▸ Exercise
For each line below that holds the word "constraint", make a copy.

··· Input material

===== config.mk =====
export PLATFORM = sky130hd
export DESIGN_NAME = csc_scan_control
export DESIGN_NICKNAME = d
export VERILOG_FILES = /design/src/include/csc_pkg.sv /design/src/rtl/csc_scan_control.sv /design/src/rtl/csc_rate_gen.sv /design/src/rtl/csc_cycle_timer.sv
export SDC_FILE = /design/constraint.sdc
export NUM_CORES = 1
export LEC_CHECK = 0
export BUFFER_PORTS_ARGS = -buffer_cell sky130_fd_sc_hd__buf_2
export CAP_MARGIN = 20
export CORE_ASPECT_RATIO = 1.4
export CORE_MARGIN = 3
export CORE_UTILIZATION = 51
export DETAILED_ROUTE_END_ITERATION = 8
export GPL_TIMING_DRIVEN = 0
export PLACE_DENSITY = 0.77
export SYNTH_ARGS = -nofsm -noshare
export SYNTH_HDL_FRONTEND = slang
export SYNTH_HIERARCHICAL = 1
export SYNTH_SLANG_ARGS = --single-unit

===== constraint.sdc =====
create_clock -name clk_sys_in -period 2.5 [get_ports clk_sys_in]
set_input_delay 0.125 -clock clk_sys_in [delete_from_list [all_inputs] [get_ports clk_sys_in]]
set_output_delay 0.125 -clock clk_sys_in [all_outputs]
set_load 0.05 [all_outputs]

······

▸ Output of the exercise
export SDC_FILE = /design/constraint.sdc
===== constraint.sdc =====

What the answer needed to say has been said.